[Saved entries]

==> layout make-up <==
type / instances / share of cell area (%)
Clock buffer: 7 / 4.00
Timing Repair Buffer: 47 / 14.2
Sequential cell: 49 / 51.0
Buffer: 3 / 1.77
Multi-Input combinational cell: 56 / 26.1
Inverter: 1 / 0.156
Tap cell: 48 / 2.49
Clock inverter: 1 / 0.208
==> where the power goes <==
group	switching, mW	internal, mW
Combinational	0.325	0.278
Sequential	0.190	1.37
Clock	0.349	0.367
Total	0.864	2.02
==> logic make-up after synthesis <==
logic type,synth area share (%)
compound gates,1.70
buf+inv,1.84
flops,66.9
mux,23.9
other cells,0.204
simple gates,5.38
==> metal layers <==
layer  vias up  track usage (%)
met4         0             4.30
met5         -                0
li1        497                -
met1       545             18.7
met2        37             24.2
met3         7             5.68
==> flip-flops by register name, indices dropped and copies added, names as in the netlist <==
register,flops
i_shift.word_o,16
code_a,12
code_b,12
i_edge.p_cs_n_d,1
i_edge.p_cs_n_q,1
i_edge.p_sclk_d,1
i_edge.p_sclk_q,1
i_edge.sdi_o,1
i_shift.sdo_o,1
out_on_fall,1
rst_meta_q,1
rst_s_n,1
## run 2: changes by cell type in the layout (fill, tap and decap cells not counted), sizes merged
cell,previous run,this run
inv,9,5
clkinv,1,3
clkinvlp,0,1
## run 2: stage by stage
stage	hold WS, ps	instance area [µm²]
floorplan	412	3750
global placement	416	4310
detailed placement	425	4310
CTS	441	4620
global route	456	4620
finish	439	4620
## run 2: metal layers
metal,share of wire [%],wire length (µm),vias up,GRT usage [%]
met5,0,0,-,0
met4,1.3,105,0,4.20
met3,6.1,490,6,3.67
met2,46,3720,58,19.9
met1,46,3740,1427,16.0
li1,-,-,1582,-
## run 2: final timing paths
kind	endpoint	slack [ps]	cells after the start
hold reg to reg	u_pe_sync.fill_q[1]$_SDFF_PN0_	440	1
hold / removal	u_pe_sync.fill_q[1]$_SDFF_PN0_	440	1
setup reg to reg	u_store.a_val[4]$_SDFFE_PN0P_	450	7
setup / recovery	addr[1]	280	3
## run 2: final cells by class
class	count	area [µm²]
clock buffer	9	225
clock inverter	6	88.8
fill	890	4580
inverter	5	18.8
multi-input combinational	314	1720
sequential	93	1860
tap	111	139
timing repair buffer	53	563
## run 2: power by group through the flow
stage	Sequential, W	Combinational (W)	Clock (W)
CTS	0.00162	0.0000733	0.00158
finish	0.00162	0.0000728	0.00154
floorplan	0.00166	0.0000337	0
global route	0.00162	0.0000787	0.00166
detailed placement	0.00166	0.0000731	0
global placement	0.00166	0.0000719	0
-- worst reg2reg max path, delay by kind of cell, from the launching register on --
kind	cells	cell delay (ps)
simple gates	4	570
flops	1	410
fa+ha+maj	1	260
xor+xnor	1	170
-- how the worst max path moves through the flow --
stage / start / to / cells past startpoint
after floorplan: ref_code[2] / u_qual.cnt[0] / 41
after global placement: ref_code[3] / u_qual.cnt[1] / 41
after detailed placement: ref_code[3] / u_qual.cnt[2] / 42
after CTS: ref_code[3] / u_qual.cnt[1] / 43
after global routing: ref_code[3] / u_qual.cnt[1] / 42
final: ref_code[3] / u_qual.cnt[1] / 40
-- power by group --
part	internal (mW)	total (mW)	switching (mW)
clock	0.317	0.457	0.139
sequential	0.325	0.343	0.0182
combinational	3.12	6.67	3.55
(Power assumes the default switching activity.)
===== src/rtl/unf_fir_hist.sv =====
module unf_fir_hist #(
  parameter int LANES  = 2,
  parameter int DATA_W = 16,
  parameter int DEPTH  = 1
) (
  input  logic                              clk,
  input  logic                              rst_n,
  input  logic                              adv,
  input  logic [LANES*DATA_W-1:0]           cur,
  output logic [(DEPTH+1)*LANES*DATA_W-1:0] taps,
  output logic [DEPTH*LANES*DATA_W-1:0]     state
);
  localparam int SW = LANES * DATA_W;

  logic [DEPTH*SW-1:0] hist_q;
  logic [DEPTH*SW-1:0] hist_d;

  always_comb begin
    hist_d = hist_q;
    if (adv) begin
      hist_d[SW-1:0] = cur;
      for (int s = 1; s < DEPTH; s++) begin
        hist_d[s*SW +: SW] = hist_q[(s-1)*SW +: SW];
      end
    end
  end

  always_ff @(posedge clk or negedge rst_n) begin
    if (!rst_n) begin
      hist_q <= '0;
    end else begin
      hist_q <= hist_d;
    end
  end

  assign taps  = {hist_q, cur};
  assign state = hist_q;
endmodule
File: src/rtl/lut_logic_cell.sv
module lut_logic_cell (
  input  logic       clk,
  input  logic       rst,
  input  logic       cfg_en,
  input  logic       cfg_din,
  input  logic [3:0] in_f,
  input  logic [3:0] in_g,
  input  logic       in_h1,
  output logic       out_x,
  output logic       out_y,
  output logic       cfg_done
);
  localparam int FG_BITS  = 16;
  localparam int H_BITS   = 8;
  localparam int SEL_BITS = 4;
  localparam int CFG_BITS = 2 * FG_BITS + H_BITS + SEL_BITS;
  localparam int CW       = $clog2(CFG_BITS + 1);

  logic [CFG_BITS-1:0] cfg_sr;
  logic [CW-1:0]       cnt;
  logic                qx, qy;

  wire [FG_BITS-1:0] tbl_f = cfg_sr[CFG_BITS-1 -: FG_BITS];
  wire [FG_BITS-1:0] tbl_g = cfg_sr[CFG_BITS-FG_BITS-1 -: FG_BITS];
  wire [H_BITS-1:0]  tbl_h = cfg_sr[SEL_BITS +: H_BITS];
  wire sel_x_h   = cfg_sr[3];
  wire sel_y_h   = cfg_sr[2];
  wire sel_x_reg = cfg_sr[1];
  wire sel_y_reg = cfg_sr[0];

  wire f_o = tbl_f[in_f];
  wire g_o = tbl_g[in_g];
  wire h_o = tbl_h[{in_h1, g_o, f_o}];

  wire dx = sel_x_h ? h_o : f_o;
  wire dy = sel_y_h ? h_o : g_o;

  wire full = (cnt == CW'(CFG_BITS));

  always_ff @(posedge clk) begin
    if (rst) begin
      cfg_sr   <= '0;
      cnt      <= '0;
      cfg_done <= 1'b0;
      qx       <= 1'b0;
      qy       <= 1'b0;
    end else begin
      if (cfg_en && !full) begin
        cfg_sr <= {cfg_sr[CFG_BITS-2:0], cfg_din};
        cnt    <= cnt + 1'b1;
      end
      cfg_done <= full;
      if (cfg_done) begin
        qx <= dx;
        qy <= dy;
      end
    end
  end

  assign out_x = cfg_done & (sel_x_reg ? qx : dx);
  assign out_y = cfg_done & (sel_y_reg ? qy : dy);
endmodule
### src/rtl/prof_ovh_bank.sv
module prof_ovh_bank #(
  parameter int CNT_W  = 8,
  parameter int RD_W   = 32,
  parameter int INSN_W = 2,
  parameter int ADDR_W = 32
) (
  input  logic              clk,
  input  logic              rst_n,
  input  logic              trace_en,
  input  logic              debug_ok,
  input  logic              halted,
  input  logic [INSN_W-1:0] insn_cnt,
  input  logic              lsu_busy,
  input  logic              exc_busy,
  input  logic              sleeping,
  input  logic [4:0]        en_mask,
  input  logic [4:0]        wr_en,
  input  logic [CNT_W-1:0]  wr_data,
  input  logic              pc_valid,
  input  logic [ADDR_W-1:0] pc_addr,
  output logic [RD_W-1:0]   cnt_ovh,
  output logic [RD_W-1:0]   cnt_exc,
  output logic [RD_W-1:0]   cnt_slp,
  output logic [RD_W-1:0]   cnt_lsu,
  output logic [RD_W-1:0]   cnt_fld,
  output logic [4:0]        ovf_pulse,
  output logic [ADDR_W-1:0] pc_sample
);
  localparam int NCNT = 5;

  logic [CNT_W-1:0] cnt_q [NCNT];
  logic [CNT_W:0]   sum   [NCNT];
  logic [CNT_W-1:0] amt   [NCNT];
  logic [NCNT-1:0]  qual;
  logic [NCNT-1:0]  ovf_q;
  logic [ADDR_W-1:0] pc_q;

  wire gate = trace_en & debug_ok;
  wire idle = (insn_cnt == '0);

  assign qual[0] = gate & en_mask[0] & idle & ~lsu_busy & ~exc_busy & ~sleeping;
  assign qual[1] = gate & en_mask[1] & idle & exc_busy;
  assign qual[2] = gate & en_mask[2] & idle & ~lsu_busy & ~exc_busy & sleeping;
  assign qual[3] = gate & en_mask[3] & idle & ~exc_busy & lsu_busy;
  assign qual[4] = gate & en_mask[4] & (insn_cnt >= INSN_W'(2));

  always_comb begin
    for (int i = 0; i < NCNT; i++) begin
      amt[i] = (i == 4) ? (CNT_W'(insn_cnt) - CNT_W'(1)) : CNT_W'(1);
      sum[i] = {1'b0, cnt_q[i]} + {1'b0, amt[i]};
    end
  end

  always_ff @(posedge clk or negedge rst_n) begin
    if (!rst_n) begin
      for (int i = 0; i < NCNT; i++) cnt_q[i] <= '0;
      ovf_q <= '0;
    end else begin
      for (int i = 0; i < NCNT; i++) begin
        if (wr_en[i]) begin
          cnt_q[i] <= wr_data;
          ovf_q[i] <= 1'b0;
        end else if (qual[i]) begin
          cnt_q[i] <= sum[i][CNT_W-1:0];
          ovf_q[i] <= sum[i][CNT_W];
        end else begin
          ovf_q[i] <= 1'b0;
        end
      end
    end
  end

  always_ff @(posedge clk or negedge rst_n) begin
    if (!rst_n)
      pc_q <= '1;
    else if (halted | ~gate | ~pc_valid)
      pc_q <= '1;
    else
      pc_q <= pc_addr & ~ADDR_W'(1);
  end

  assign cnt_ovh   = RD_W'(cnt_q[0]);
  assign cnt_exc   = RD_W'(cnt_q[1]);
  assign cnt_slp   = RD_W'(cnt_q[2]);
  assign cnt_lsu   = RD_W'(cnt_q[3]);
  assign cnt_fld   = RD_W'(cnt_q[4]);
  assign ovf_pulse = ovf_q;
  assign pc_sample = pc_q;

  AST_GATE_HOLD: assert property (@(posedge clk) disable iff (!rst_n)
    (!gate && wr_en == '0) |=> ($stable(cnt_ovh) && $stable(cnt_exc) && $stable(cnt_slp) && $stable(cnt_lsu) && $stable(cnt_fld)));
  AST_ONE_STALL_CAUSE: assert property (@(posedge clk) disable iff (!rst_n)
    (wr_en == '0) |=> ($countones({!$stable(cnt_ovh), !$stable(cnt_exc), !$stable(cnt_slp), !$stable(cnt_lsu)}) <= 1));
  AST_FOLD_IDLE: assert property (@(posedge clk) disable iff (!rst_n)
    (insn_cnt < INSN_W'(2) && !wr_en[4]) |=> $stable(cnt_fld));
  AST_OVF_AT_ZERO: assert property (@(posedge clk) disable iff (!rst_n)
    ovf_pulse[0] |-> (cnt_ovh == '0));
  AST_OVF_ONE_CYCLE: assert property (@(posedge clk) disable iff (!rst_n)
    (ovf_pulse[1] && !qual[1]) |=> !ovf_pulse[1]);
  AST_WRITE_WINS: assert property (@(posedge clk) disable iff (!rst_n)
    wr_en[0] |=> (cnt_ovh == RD_W'($past(wr_data)) && !ovf_pulse[0]));
  AST_UPPER_ZERO: assert property (@(posedge clk) disable iff (!rst_n)
    (cnt_fld[RD_W-1:CNT_W] == '0 && cnt_lsu[RD_W-1:CNT_W] == '0));
  AST_PC_SENTINEL: assert property (@(posedge clk) disable iff (!rst_n)
    (halted || !trace_en || !debug_ok || !pc_valid) |=> (pc_sample == '1));
  AST_PC_EVEN: assert property (@(posedge clk) disable iff (!rst_n)
    (pc_sample != '1) |-> (pc_sample[0] == 1'b0));
endmodule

▶ **DIRECTIONS FOR THIS TASK**
Reproduce the entries exactly, starting at their first line and stopping after the line with "Tap cell: 48 / 2.49".

▶ **ANSWER BELOW**
==> layout make-up <==
type / instances / share of cell area (%)
Clock buffer: 7 / 4.00
Timing Repair Buffer: 47 / 14.2
Sequential cell: 49 / 51.0
Buffer: 3 / 1.77
Multi-Input combinational cell: 56 / 26.1
Inverter: 1 / 0.156
Tap cell: 48 / 2.49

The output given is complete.